* [TO DO] The output is the lines below from the one with "- Final hold viol count :: 0" through the one with "- Post-route fraction", both included, printed exactly and with no other line.
+++ MATERIAL FOR THE TASK
**config.mk**
```make
export PLATFORM = sky130hd
export DESIGN_NAME = sbmm_queue
export DESIGN_NICKNAME = d
export VERILOG_FILES = /design/src/hdl/sbmm_pkg.sv /design/src/hdl/sbmm_queue.sv
export SDC_FILE = /design/constraint.sdc
export NUM_CORES = 1
export LEC_CHECK = 0
export BUFFER_PORTS_ARGS = -buffer_cell sky130_fd_sc_hd__buf_2
export CAP_MARGIN = 5
export CORE_ASPECT_RATIO = 2
export CORE_MARGIN = 8
export CORE_UTILIZATION = 30
export DETAILED_ROUTE_END_ITERATION = 8
export SYNTH_ARGS = -nofsm -noshare
export SYNTH_HDL_FRONTEND = slang
export SYNTH_SLANG_ARGS = --single-unit
```
**constraint.sdc**
```tcl
create_clock -name clk_i -period 4.3 [get_ports clk_i]
set_input_delay 0.86 -clock clk_i [delete_from_list [all_inputs] [get_ports clk_i]]
set_output_delay 0.86 -clock clk_i [all_outputs]
set_load 0.05 [all_outputs]
```
**src/hdl/sbmm_pkg.sv**
```systemverilog
`default_nettype none
// ----------------------------------------------------------------------------
// sbmm_pkg: shared types and constants of the sub bus memory map
// Bus item and result types, the decoded operation passed from the front end
// to the back end, region codes, register indexes and the address map.
// ----------------------------------------------------------------------------
package sbmm_pkg;

  // Address map (24-bit byte addresses)
  localparam logic [23:0] PROG_LAST    = 24'h07ffff;
  localparam logic [23:0] WRAM_FIRST   = 24'h080000;
  localparam logic [23:0] WRAM_LAST    = 24'h0bffff;
  localparam logic [23:0] BANK_FIRST   = 24'h0c0000;
  localparam logic [23:0] BANK_LAST    = 24'h0dffff;
  localparam logic [23:0] DISC_FIRST   = 24'hfd0000;
  localparam logic [23:0] BACKUP_FIRST = 24'hfe0000;
  localparam logic [23:0] PCM_FIRST    = 24'hff0000;
  localparam logic [23:0] PCM_LAST     = 24'hff7fff;
  localparam logic [23:0] IO_FIRST     = 24'hff8000;
  // Protect bound granularity: 512-byte units
  localparam int unsigned PROTECT_SHIFT = 9;

  localparam int unsigned CFG_IDX_W  = 3;
  localparam int unsigned CFG_DATA_W = 8;
  localparam int unsigned IDX_W      = 18;

  typedef enum logic [CFG_IDX_W-1:0] {
    CFG_PROTECT_BOUND = 3'd0,
    CFG_WRAM_SPLIT    = 3'd1,
    CFG_WRAM_GRANTED  = 3'd2,
    CFG_BANK_SELECT   = 3'd3,
    CFG_DOT_PRIORITY  = 3'd4,
    CFG_DISC_PRESENT  = 3'd5
  } cfg_idx_e;

  typedef enum logic [2:0] {
    RG_PROGRAM = 3'd0,
    RG_WORD    = 3'd1,
    RG_DISC    = 3'd2,
    RG_BACKUP  = 3'd3,
    RG_PCM     = 3'd4,
    RG_IO      = 3'd5,
    RG_NONE    = 3'd6
  } region_e;

  typedef enum logic [1:0] {
    PRIO_NORMAL = 2'd0,
    PRIO_UNDER  = 2'd1,
    PRIO_OVER   = 2'd2,
    PRIO_NONE   = 2'd3
  } dot_prio_e;

  typedef enum logic [1:0] {
    MEM_NONE = 2'd0,
    MEM_PROG = 2'd1,
    MEM_WORD = 2'd2
  } mem_sel_e;

  typedef enum logic {
    BK_ISSUE = 1'b0,
    BK_EXEC  = 1'b1
  } back_state_e;

  typedef struct packed {
    logic        mode;
    logic        upper_strobe;
    logic        lower_strobe;
    logic [23:0] address;
    logic [15:0] data_in;
  } req_t;

  typedef struct packed {
    logic [15:0] read_data;
    region_e     region;
    logic        forwarded;
    logic [23:0] forward_address;
    logic        stalled;
  } rsp_t;

  // Decoded item, as classified by the front end
  typedef struct packed {
    mem_sel_e         mem;
    logic             dot;
    logic             wr;
    logic             up;
    logic             lo;
    logic             a1;
    logic [15:0]      data;
    logic [IDX_W-1:0] idx;
    dot_prio_e        prio;
    region_e          region;
    logic             fwd;
    logic [23:0]      faddr;
    logic             stall;
  } op_t;

endpackage
`default_nettype wire

```
**src/hdl/sbmm_queue.sv**
```systemverilog
`default_nettype none
// ----------------------------------------------------------------------------
// sbmm_queue: two-entry queue of decoded operations
// Decouples the front end from the back end so each can stall on its own.
// ----------------------------------------------------------------------------
module sbmm_queue (
  input  wire logic          clk_i,
  input  wire logic          rst_ni,
  input  wire logic          push_i,
  input  wire sbmm_pkg::op_t push_op_i,
  input  wire logic          pop_i,
  output sbmm_pkg::op_t      head_o,
  output logic               full_o,
  output logic               empty_o
);
  import sbmm_pkg::*;

  op_t        slot_q [2];
  logic       wr_ptr_q;
  logic       rd_ptr_q;
  logic [1:0] count_q;

  assign head_o  = slot_q[rd_ptr_q];
  assign full_o  = (count_q == 2'd2);
  assign empty_o = (count_q == 2'd0);

  // Advance pointers and count
  always_ff @(posedge clk_i or negedge rst_ni) begin
    if (!rst_ni) begin
      wr_ptr_q <= 1'b0;
      rd_ptr_q <= 1'b0;
      count_q  <= 2'd0;
    end else begin
      if (push_i) wr_ptr_q <= ~wr_ptr_q;
      if (pop_i)  rd_ptr_q <= ~rd_ptr_q;
      unique case ({push_i, pop_i})
        2'b10:   count_q <= count_q + 2'd1;
        2'b01:   count_q <= count_q - 2'd1;
        default: count_q <= count_q;
      endcase
    end
  end

  // Store pushed item
  always_ff @(posedge clk_i) begin
    if (push_i) slot_q[wr_ptr_q] <= push_op_i;
  end

endmodule
`default_nettype wire

```
==> impl.org, run 1 <==
** Run status
- Result of the run :: finished clean

** Logic synthesis
- Flop and latch count out of synthesis :: 148
- Synthesis produced a netlist with a net count of ~320.
- Cells after Synth :: 240
- Each instance of the synthesized netlist takes up on average about 24 um2.
- The Yosys step of the flow raised 0 warnings.
- Summing every instance area after synthesis gives roughly 0.0057 mm2.
- Counting distinct cell types in the post-synthesis netlist gives 13.
- For this run, the register share of the synthesized area comes to 0.772.

** Clocking
- Clock root buffer :: clkbuf_16
- Clock latency on the worst-skew pair, taken at its later pin, is 0.41 ns.
- H-tree depth :: 4
- TritonCTS built the clock tree.
- Worst-path clk slew :: around 0.060 ns
- In this run the deepest clock path goes through 2 buffers.
- Number of sinks on the clock net :: ~150
- Buffers inserted during clock tree synthesis total 17.
- Setup repair bufs after CTS :: 0
- Hold buffers post-CTS :: 0
- Post-cts resize count :: 0

** Placed design
- At the end of routability-driven placement, the weighted congestion stood at 0.689.
- # port buffers :: 149

** Setup path
- The startpoint identified for the worst register-to-register timing path is wr_ptr_q$_DFFE_PN0P_.
- Worst setup path startpoint :: rd_ptr_q$_DFFE_PN0P_
- Data on the critical path is required at its endpoint by roughly 3.4 ns.
- Type of element launching the critical path :: register
- Worst setup slack for register-to-register paths :: around 2.4 ns
- The worst register-to-register path has a depth of 2.
- The endpoint identified for the worst register-to-register timing path is slot_q[0][1]$_DFFE_PP_.
- In this run the worst path has a maximum fanout of 43.
- Start-to-end type of the worst setup path :: reg -> out
- At the worst endpoint, the arrival time is approximately 2.3 ns.
- Endpoint kind of the worst setup timing path :: output port

** Finish
- Sequential cell area :: approximately 0.0044 mm2
- Filler cell count in the final layout :: about 1700
- Area added between synthesis and finish :: 27.5%
- Area occupied by multi-input gates :: between 0.001 and 0.0015 mm2
- In the final design database the tool counted about 480 nets.
- Final core area utilization :: 0.390
- Fraction of final layout cells sized beyond drive strength 1 :: 0.607

** STA
- Fmax :: roughly 320 MHz
- After layout, the minimum clock period comes to about 3.1 ns.
- Clock skew on the completed layout was measured at a little under 0.008 ns.
- The number of max-slew violations in the final report came to 0.
- Final hold viol count :: 0
- Total setup violations reported at the end of the flow :: 0
- At the pin with the least slew margin, the transition time is 1.04 ns.
- Final setup TNS :: 0 ns
- Post-route fraction of the period consumed by the critical path :: 0.728
- Setup repair after global routing left no endpoint under its margin.
- Max-Slew Margin vs Limit :: 0.308

** Floorplanning
- Number of cell rows :: a little over 70
- Core Region :: 0.0187 mm2
- I/O pin count :: 150
- In this run the horizontal extent of the chip is 114 um.
- For this configuration, the core starts out at a cell density of 0.306.
- Die span in y :: 211 um
- Floorplan die area :: ~0.024 mm2

** Routing
- Top layer used by detailed routing :: met5
- Dividing the detail-routed via count by the number of cells gives between 4 and 5.
- DR DRC count :: 0
- Violation count after the first detailed-routing iteration :: about 120
- The routed design uses about 540 um of met3 wire.
- The first TritonRoute pass finished after 4 iterations.
- Post-Route M1 WL :: between 3000 and 4000 um
- In the detailed route, the total length drawn on met2 is 7220 um.
- In the final routed layout, each cell accounts on average for ~18 um.
- The routed design has between 10000 and 15000 um of wire.
- Total via count in the routed design :: between 2000 and 3000
- The detail route stage leaves a number of antenna-violating nets equal to 0.

** Power and ir drop
- Power per unit of standard cell area :: approximately 810 mW/mm2
- Across the VDD grid, the largest voltage drop is 559 uV.
- Reported leakage power :: between 2 and 3 nW
- Total power draw :: a little under 0.006 W

** Global routing
- The number of antenna violations at the first check in global routing was 2.
- The total overflow left after global routing is 0.
- First-pass GRT wire length :: between 15000 and 20000 um
- For this run, the total global-route usage over all layers was measured as 0.102.
- Number of global-route vias before repair :: 3141
- Pin count of the biggest net entering global routing :: 73

** Hold path
- The worst hold path belongs to the class in -> async.

** Job
- The tool flagged a number of max-cap violations equal to 0.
++++++
* [RESPONSE]
- Final hold viol count :: 0
- Total setup violations reported at the end of the flow :: 0
- At the pin with the least slew margin, the transition time is 1.04 ns.
- Final setup TNS :: 0 ns
- Post-route fraction of the period consumed by the critical path :: 0.728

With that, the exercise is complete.